Anyway, multiline processing should be done as close to the source as possible, i.e. in NXLog in this case. Doing it on the Logstash side would never be as reliable.
jigar4u2
(Jigar)
July 11, 2017, 7:44pm
3
Thanks magnus. I use xm_multiline from nxlog input and able to receive a line event on logstash side.
<Extension multiline>
Module xm_multiline
Headerline /^\s*\{$/
EndLine /^\s*\}\,$/
</Extension>
Now, my message looks like this...
{\r\n \"logger\":\"some log line (line:417).logSystemInfo()\",\r\n \"timestamp\":\"2017-07-10 20:15:10\",\r\n \"level\":\"INFO\",\r\n \"hostName\":\"host01\",\r\n \"userId\":\"user01\",\r\n \"message\":\"FqHostname [ host01 ]\",\r\n \"throwable\":\"\"\r\n },\r
I am able to gsub \r and \n using...
mutate {gsub => ['message', "\\r", ""] }
mutate {gsub => ['message', "\\n", ""] }
but, gsub doeesn't work with when try to replace ' " ' with ' " '
mutate {gsub => ['message', '\\"', ''] }
json filter fails with current message format, so I have to change it someway.
The json filter shouldn't have a problem with the \r and \n characters, but the trailing comma is a problem.
jigar4u2
(Jigar)
July 13, 2017, 5:57pm
5
I have taken care trailing comma with gsub. now, message looks like this but still json parse doesn't work.

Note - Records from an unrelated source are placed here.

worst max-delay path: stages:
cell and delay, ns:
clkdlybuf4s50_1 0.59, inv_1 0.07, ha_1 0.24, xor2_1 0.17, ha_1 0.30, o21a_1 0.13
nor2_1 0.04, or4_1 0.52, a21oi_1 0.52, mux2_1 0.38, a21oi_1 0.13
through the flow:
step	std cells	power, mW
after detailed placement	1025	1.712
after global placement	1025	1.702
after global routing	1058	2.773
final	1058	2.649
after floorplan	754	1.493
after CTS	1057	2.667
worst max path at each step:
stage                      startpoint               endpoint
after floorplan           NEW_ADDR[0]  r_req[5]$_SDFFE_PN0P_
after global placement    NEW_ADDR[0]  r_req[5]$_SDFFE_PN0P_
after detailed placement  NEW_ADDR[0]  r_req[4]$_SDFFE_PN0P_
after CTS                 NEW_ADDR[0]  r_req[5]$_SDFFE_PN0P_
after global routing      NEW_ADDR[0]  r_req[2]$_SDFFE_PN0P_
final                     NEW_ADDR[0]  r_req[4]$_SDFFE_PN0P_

" { \"logger\":\"some long line(line:417).logSystemInfo()\", \"timestamp\":\"2017-07-10 20:15:10\", \"level\":\"INFO\", \"hostName\":\"host01\", \"userId\":\"user01\", \"message\":\"FqHostname [ host01 ]\", \"throwable\":\"\" }"
Please show the exact error message from the Logstash log.

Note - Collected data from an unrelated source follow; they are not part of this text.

### config.mk
export PLATFORM = sky130hd
export DESIGN_NAME = dt_peak_scan
export DESIGN_NICKNAME = d
export VERILOG_FILES = /design/src/rtl/dt_peak_scan.sv
export SDC_FILE = /design/constraint.sdc
export NUM_CORES = 1
export LEC_CHECK = 0
export ABC_AREA = 1
export CELL_PAD_IN_SITES_DETAIL_PLACEMENT = 0
export CELL_PAD_IN_SITES_GLOBAL_PLACEMENT = 1
export CORE_MARGIN = 5
export CORE_UTILIZATION = 35
export CTS_CLUSTER_SIZE = 40
export DETAILED_ROUTE_END_ITERATION = 6
export GPL_ROUTABILITY_DRIVEN = 0
export PLACE_DENSITY = 0.82
export SYNTH_ARGS = -nofsm -noshare
export SYNTH_HDL_FRONTEND = slang
export SYNTH_SLANG_ARGS = --single-unit
### constraint.sdc
create_clock -name clk -period 1.6 [get_ports clk]
set_clock_uncertainty 0.15 [all_clocks]
set_input_delay 0.24 -clock clk [delete_from_list [all_inputs] [get_ports clk]]
set_output_delay 0.24 -clock clk [all_outputs]
set_load 0.01 [all_outputs]
### src/rtl/dt_peak_scan.sv
// Raster scan of the distance-transform result map: packed threshold mask,
// map maximum with its first address, and object-pixel count.
module dt_peak_scan #(
    parameter int IMG_W  = 128,
    parameter int IMG_H  = 128,
    parameter int WORD_W = 16,
    localparam int NPIX    = IMG_W * IMG_H,
    localparam int PIX_AW  = $clog2(NPIX),
    localparam int BIT_AW  = $clog2(WORD_W),
    localparam int WORD_AW = PIX_AW - BIT_AW,
    localparam int CNT_W   = PIX_AW + 1
) (
    input  logic               clk,
    input  logic               reset,
    input  logic               start,
    input  logic [7:0]         thr,
    output logic               res_rd,
    output logic [PIX_AW-1:0]  res_addr,
    input  logic [7:0]         res_di,
    output logic               msk_wr,
    output logic [WORD_AW-1:0] msk_addr,
    output logic [WORD_W-1:0]  msk_do,
    output logic [7:0]         max_val,
    output logic [PIX_AW-1:0]  max_addr,
    output logic [CNT_W-1:0]   obj_cnt,
    output logic               busy,
    output logic               done
);

    typedef enum logic [1:0] {
        IDLE  = 2'd0,
        SCAN  = 2'd1,
        FLUSH = 2'd2,
        DONE  = 2'd3
    } state_t;

    state_t               state_r;
    state_t               state_next_s;
    logic [PIX_AW-1:0]    pix_cnt_r;
    logic [7:0]           thr_q_r;
    logic [WORD_W-1:0]    shift_r;
    logic                 res_rd_r;
    logic                 busy_r;
    logic                 done_r;
    logic                 msk_wr_r;
    logic [WORD_AW-1:0]   msk_addr_r;
    logic [WORD_W-1:0]    msk_do_r;
    logic [7:0]           max_val_r;
    logic [PIX_AW-1:0]    max_addr_r;
    logic [CNT_W-1:0]     obj_cnt_r;

    logic                 mask_bit_s;
    logic                 last_pix_s;
    logic                 word_end_s;
    logic                 start_ok_s;
    logic [WORD_W-1:0]    word_s;

    // Per-pixel decode of the current result-RAM word.
    always_comb begin
        mask_bit_s = (res_di != 8'd0) && (res_di >= thr_q_r);
        last_pix_s = (pix_cnt_r == PIX_AW'(NPIX - 1));
        word_end_s = &pix_cnt_r[BIT_AW-1:0];
        word_s     = {shift_r[WORD_W-2:0], mask_bit_s};
        start_ok_s = (state_r == IDLE) && start;
    end

    // Next-state logic; start is only honoured from IDLE.
    always_comb begin
        state_next_s = state_r;
        case (state_r)
            IDLE: begin
                if (start) begin
                    state_next_s = SCAN;
                end else begin
                    state_next_s = IDLE;
                end
            end
            SCAN: begin
                if (last_pix_s) begin
                    state_next_s = FLUSH;
                end else begin
                    state_next_s = SCAN;
                end
            end
            FLUSH:   state_next_s = DONE;
            DONE:    state_next_s = IDLE;
            default: state_next_s = IDLE;
        endcase
    end

    // State register.
    always_ff @(posedge clk or negedge reset) begin
        if (!reset) begin
            state_r <= IDLE;
        end else begin
            state_r <= state_next_s;
        end
    end

    // Status outputs registered from the next state so they align with it.
    always_ff @(posedge clk or negedge reset) begin
        if (!reset) begin
            res_rd_r <= 1'b0;
            busy_r   <= 1'b0;
            done_r   <= 1'b0;
        end else begin
            res_rd_r <= (state_next_s == SCAN);
            busy_r   <= (state_next_s != IDLE);
            done_r   <= (state_next_s == DONE);
        end
    end

    // Pixel address; returns to zero on leaving SCAN so res_addr idles at 0.
    always_ff @(posedge clk or negedge reset) begin
        if (!reset) begin
            pix_cnt_r <= {PIX_AW{1'b0}};
        end else if (state_r == SCAN) begin
            if (last_pix_s) begin
                pix_cnt_r <= {PIX_AW{1'b0}};
            end else begin
                pix_cnt_r <= pix_cnt_r + PIX_AW'(1);
            end
        end else begin
            pix_cnt_r <= {PIX_AW{1'b0}};
        end
    end

    // Statistics and mask shift register; results hold until the next start.
    always_ff @(posedge clk or negedge reset) begin
        if (!reset) begin
            thr_q_r    <= 8'd0;
            shift_r    <= {WORD_W{1'b0}};
            max_val_r  <= 8'd0;
            max_addr_r <= {PIX_AW{1'b0}};
            obj_cnt_r  <= {CNT_W{1'b0}};
        end else if (start_ok_s) begin
            thr_q_r    <= thr;
            shift_r    <= {WORD_W{1'b0}};
            max_val_r  <= 8'd0;
            max_addr_r <= {PIX_AW{1'b0}};
            obj_cnt_r  <= {CNT_W{1'b0}};
        end else if (state_r == SCAN) begin
            shift_r <= word_s;
            if (res_di != 8'd0) begin
                obj_cnt_r <= obj_cnt_r + CNT_W'(1);
            end
            // Strict compare keeps the earliest address on ties.
            if (res_di > max_val_r) begin
                max_val_r  <= res_di;
                max_addr_r <= pix_cnt_r;
            end
        end
    end

    // Mask word write, issued the cycle after a word's last pixel.
    always_ff @(posedge clk or negedge reset) begin
        if (!reset) begin
            msk_wr_r   <= 1'b0;
            msk_addr_r <= {WORD_AW{1'b0}};
            msk_do_r   <= {WORD_W{1'b0}};
        end else if ((state_r == SCAN) && word_end_s) begin
            msk_wr_r   <= 1'b1;
            msk_addr_r <= pix_cnt_r[PIX_AW-1:BIT_AW];
            msk_do_r   <= word_s;
        end else begin
            msk_wr_r   <= 1'b0;
        end
    end

    assign res_rd   = res_rd_r;
    assign res_addr = pix_cnt_r;
    assign msk_wr   = msk_wr_r;
    assign msk_addr = msk_addr_r;
    assign msk_do   = msk_do_r;
    assign max_val  = max_val_r;
    assign max_addr = max_addr_r;
    assign obj_cnt  = obj_cnt_r;
    assign busy     = busy_r;
    assign done     = done_r;

endmodule

# After elaboration in Yosys (flattened, before gate mapping)

Cells that the tools add are included.

Order comparisons: 2
Eq/ne operators: 6
Reduce and logical (&&, ||, !) cells: 12
Muxes and demuxes: 17
$add $sub $neg: 2

Operators by type and width:

| cell                    | number |
|---|---|
| $mux W15                | 5 |
| $mux W14                | 5 |
| $mux W8                 | 3 |
| $add A15 B1 Y15 const B | 1 |
| $add A14 B1 Y14 const B | 1 |
| $eq A14 B14 Y1 const B  | 1 |
| $ge A8 B8 Y1            | 1 |
| $gt A8 B8 Y1            | 1 |
| $pmux W2 S4             | 1 |
| $reduce_bool A2 Y1      | 4 |
| $reduce_bool A8 Y1      | 1 |
| $eq A2 B2 Y1 const B    | 3 |
| $eq A2 B1 Y1 const B    | 2 |
| $reduce_and A2 Y1       | 2 |
| $reduce_and A4 Y1       | 1 |
| $logic_and A1 B1 Y1     | 3 |
| $logic_not A2 Y1        | 1 |
| $mux W1                 | 2 |
| $mux W2                 | 1 |

Output and inout port bits: 81
Register bits after elaboration: 106
Input port bits: 19

# Logic depth before layout (Yosys ltp)

Depth after elaboration: 4
Depth in mapped cells: 13
Mapped depth without buffers: 12

# Worst setup path after synthesis

OpenSTA, ideal clock, no wires.

Kind: reg-to-reg
Start: reg max_val_r[7], in the netlist max_val[7]
End: reg max_addr_r[10], in the netlist max_addr[10]
Slack: -0.133 ns
Setup time: 0.118 ns
Stages on the path, launching flop included: 11
Arrival: 1.465 ns
Path buffers: 1
Cell sequence: dfrtp_1 inv_1 ha_1 nand2_1 nor2_1 nand2_1 nand2_1 nand2_1 buf_2 nand3_1 nand2_1

Cells in the longest elaborated chain, start to end: 3

Ends and longest elaborated chain:

| what                         | RTL line | text |
|---|---|---|
| start, declared              | 48       | `logic [7:0] max_val_r;` |
| start signal, assigned       | 149      | `max_val_r <= res_di;` |
| $gt A8 B8 Y1                 | 148      | `if (res_di > max_val_r) begin` |
| $reduce_bool A2 Y1 (no line) | n/a      |  |
| $reduce_and A2 Y1 (no line)  | n/a      |  |
| end signal, assigned         | 134      | `max_addr_r <= {PIX_AW{1'b0}};` |
| end signal, assigned         | 140      | `max_addr_r <= {PIX_AW{1'b0}};` |
| end signal, assigned         | 150      | `max_addr_r <= pix_cnt_r;` |
| end, declared                | 49       | `logic [PIX_AW-1:0] max_addr_r;` |

Every way passes these cells.
A chain may end at the register's enable or synchronous reset.

# Final worst setup path

Start: reg max_val_r[7], in the netlist max_val[7]
End: reg max_addr_r[11], in the netlist max_addr[11]

Same word-level chain as after synthesis.

==> impl_metrics.toml <==
[timing]
fin_crit_sh = 1.10
relSlewSlack = 0.762
worst_pin_slew_ns = 0.356
setup_viol = 22
fin_tns_setup_ns = -3.01
fmax_mhz = 570
setup_slack_ns = -0.155
finalHoldViolCount = 0
rsz0062_at_grt = "yes"
finalCriticalPeriod_ns = 1.76
slew_violations = 0

[floorplanning]
die_x_um = 130
ios = 100
die-area_um2 = 16800
floorplan.initialDensity = 0.359
die_y_um = 130
coreArea_um2 = 13900
rows = 43

[critical_path]
worstSetupEndpointType = "flop"
path_class = "flop to flop"
r2r-end = "max_addr[11]"
ff2ff_path_depth = 10
worst-path-max-fanout = 7
crit_end = "max_addr[11]"
rrSetupSlack_ns = -0.16
worstPathRequired_ns = 1.70
crit_start = "max_val[7]"
r2r_start = "max_val[7]"
crit_path_start_kind = "flop"
arrival_ns = 1.86

[grt]
grt_overflow = 0
grt_max_degree = 44
grt_pass1_wl_mm = 22.9
antenna_found_initial = 0
grt_pass1_vias = 4680
track_usage = 0.174

[finish]
drive_gt1_frac = 0.246
fin_nets = 804
final_area_um2 = 7490
antennaDiodeCount = 0
syn_to_final_growth_pct = 49.7
final_cells = 952
fin_util = 0.537

[synth]
syn_nets = 628
yosys-top-cells-count = "nand2_1 (162), dfrtp_1 (106), inv_1 (66)"
ys_async_sr_fraction = 1.00
synth_top_area_frac = 0.530
synth_edf_count = 0
yosysWarnings = 0
syn_inst = 591
yosysSeqAreaShare = 0.530
synth_seq_cells = 106
avgSynthCellArea_um2 = 8.47
synth.most_common_cell = "nand2_1"
synthFlopType = "dfrtp_1"
synth.distinct_cells = 29
syn-cell-area_um2 = 5000
synth_area_leaders = "dfrtp_1 (53%), nand2_1 (12%), nand3_1 (6.4%)"
synth_top_cell_by_area = "dfrtp_1"

[placed_design]
dpl.cell_count = 909
hpwl_mm = 10.1
place_ws_ns = -0.518
place_area_um2 = 6630
io_buffer_count = 99

[routing]
met1Wirelength_mm = 6.20
routed-wl-met3_um = 807
topRoutingLayerUsed = "met4"
wire_per_inst_um = 15.6
ant_nets = 0
route.met2.wl_mm = 7.53
dr.first_iter.drc_count = 292
vias = 4670
via_per_inst = 4.91
dr.pass1.iters = 4
drt_wl_total_mm = 14.8
drc = 0

[power_and_ir_drop]
power.density_nw_per_um2 = 1120
leakagePower_uw = 0.00392
ir_worst_vdd_v = 0.000658

[clock_tree]
cts_made_buffers = 9
clk_latency_ns = 0.36
ctsLongestPathBuffers = 2
htreeDepth = 3
cts-root-buf = "clkbuf_16"
cts_tree = "yes"
clock-sinks = 106
clk_pin_slew_ns = 0.07

[hold_path]
hp-class = "input pin to flop"
worstHoldPathCells = 3

[run_status]
status = "finished, violations left"
violations = "negative setup slack"

[flow_run]
cap_violations = 0
-- state kept, by name, summed over array words and instances (netlist names) --
register	flops
max_val	8
thr_q_r	8
done	1
obj_cnt	15
res_rd	1
shift_r	15
res_addr	14
state_r	2
msk_do	16
msk_addr	10
max_addr	14
busy	1
msk_wr	1
-- report_power, final --
group          internal (uW)  switching (uW)  leakage (uW)
clock                   1250            1100      0.000152
sequential              2980             215       0.00135
combinational           1310            1520       0.00242
total                   5540            2830       0.00392
-- layout by cell type (no fill, tap or decap), types with 13 or more instances in the layout --
cell type / instances
buf_4: 71
clkbuf_16: 13
dfrtp_1: 100
dlygate4sd2_1: 76
ha_1: 14
inv_1: 61
nand2_1: 147
nand3_1: 46
nand3_2: 17
nand4_1: 16
nor2_1: 29
o21ai_0: 26
o22ai_1: 13
-- per-layer routing --
metal  track usage  vias up
met3        0.0466       23
li1              -     2272
met4        0.0599        0
met2         0.297      116
met5             0        -
met1         0.212     2259
-- how the worst min path moves through the flow --
stage / slack [ns] / from / endpoint
finish: 0.09 / res_di[4] / max_val[4]
global route: 0.11 / res_di[4] / max_val[4]
CTS: 0.19 / reset / thr_q_r[5]
detailed placement: 0.02 / reset / thr_q_r[1]
global placement: 0.03 / reset / thr_q_r[1]
floorplan: -0.21 / reset / busy
-- stage by stage --
step / power (uW) / hold slack [ns]
2_1_floorplan: 4450 / -0.206
3_3_place_gp: 5680 / 0.0271
3_5_place_dp: 5770 / 0.0250
4_1_cts: 8100 / 0.188
5_1_grt: 8890 / 0.113
6_report: 8380 / 0.0883
-- cell families after synthesis --
family,Yosys count,share of synthesized area
xor+xnor,6,0.0105
buf+inv,92,0.0798
fa+ha+maj,18,0.0450
flops,106,0.530
simple gates,305,0.263
compound gates,64,0.0718
-- area by class of cell --
cell class              instances  area (um2)
fillers                      1278        6450
well taps                     180         225
clock buffers                  10         229
inverters                      71         273
multi-input cells             393        2310
clock inverters                 6        78.8
flip-flops and latches        106        2660
repair buffers                186        1720
-- what timing repair did --
item,4_1_cts,5_1_grt
cloned,0,4
hold endpoints to repair,92,0
buffers inserted,16,6
gates resized for setup,111,88
hold buffers,1,0
pin swaps,6,27
setup endpoints to repair,125,83
-- worst max-delay path, cell delays in order (launching register included) --
cell and delay, ns:
dfrtp_1 0.35, inv_1 0.05, ha_1 0.29, nand2_1 0.10, nor2_4 0.17, nand2_2 0.08
nand2_4 0.09, nand2_4 0.09, clkbuf_16 0.18, nand3_2 0.05, nand2_1 0.05
(Power assumes the default switching activity.)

Logstash has no problems with that exact string (if I remove the outer double-quotes and unescape the rest of the string).
$ cat data
{ "logger":"some long line(line:417).logSystemInfo()", "timestamp":"2017-07-10 20:15:10", "level":"INFO", "hostName":"host01", "userId":"user01", "message":"FqHostname [ host01 ]", "throwable":"" }
$ cat test.config
input { stdin { codec => json } }
output { stdout { codec => rubydebug } }
$ logstash -f test.config < data
Settings: Default pipeline workers: 8
Pipeline main started
{
"logger" => "some long line(line:417).logSystemInfo()",
"timestamp" => "2017-07-10 20:15:10",
"level" => "INFO",
"hostName" => "host01",
"userId" => "user01",
"message" => "FqHostname [ host01 ]",
"throwable" => "",
"@version" => "1",
"@timestamp" => "2017-07-13T19:27:46.092Z",
"host" => "bertie"
}
Pipeline main has been shutdown
stopping pipeline {:id=>"main"}
jigar4u2
(Jigar)
July 13, 2017, 9:14pm
7
How to unescape the string in logstash filter? that is the problem here. json filter is expecting data in { "x": "y" , "a": "b" } format whereas now, my data is coming from nxlog in this format { "x": "y" , "a": "b" }
Let's see exactly what your events look like. Please use a stdout { codec => rubydebug }
output and show the results of an example event.
system
(system)
Closed
August 10, 2017, 10:33pm
9
This topic was automatically closed 28 days after the last reply. New replies are no longer allowed.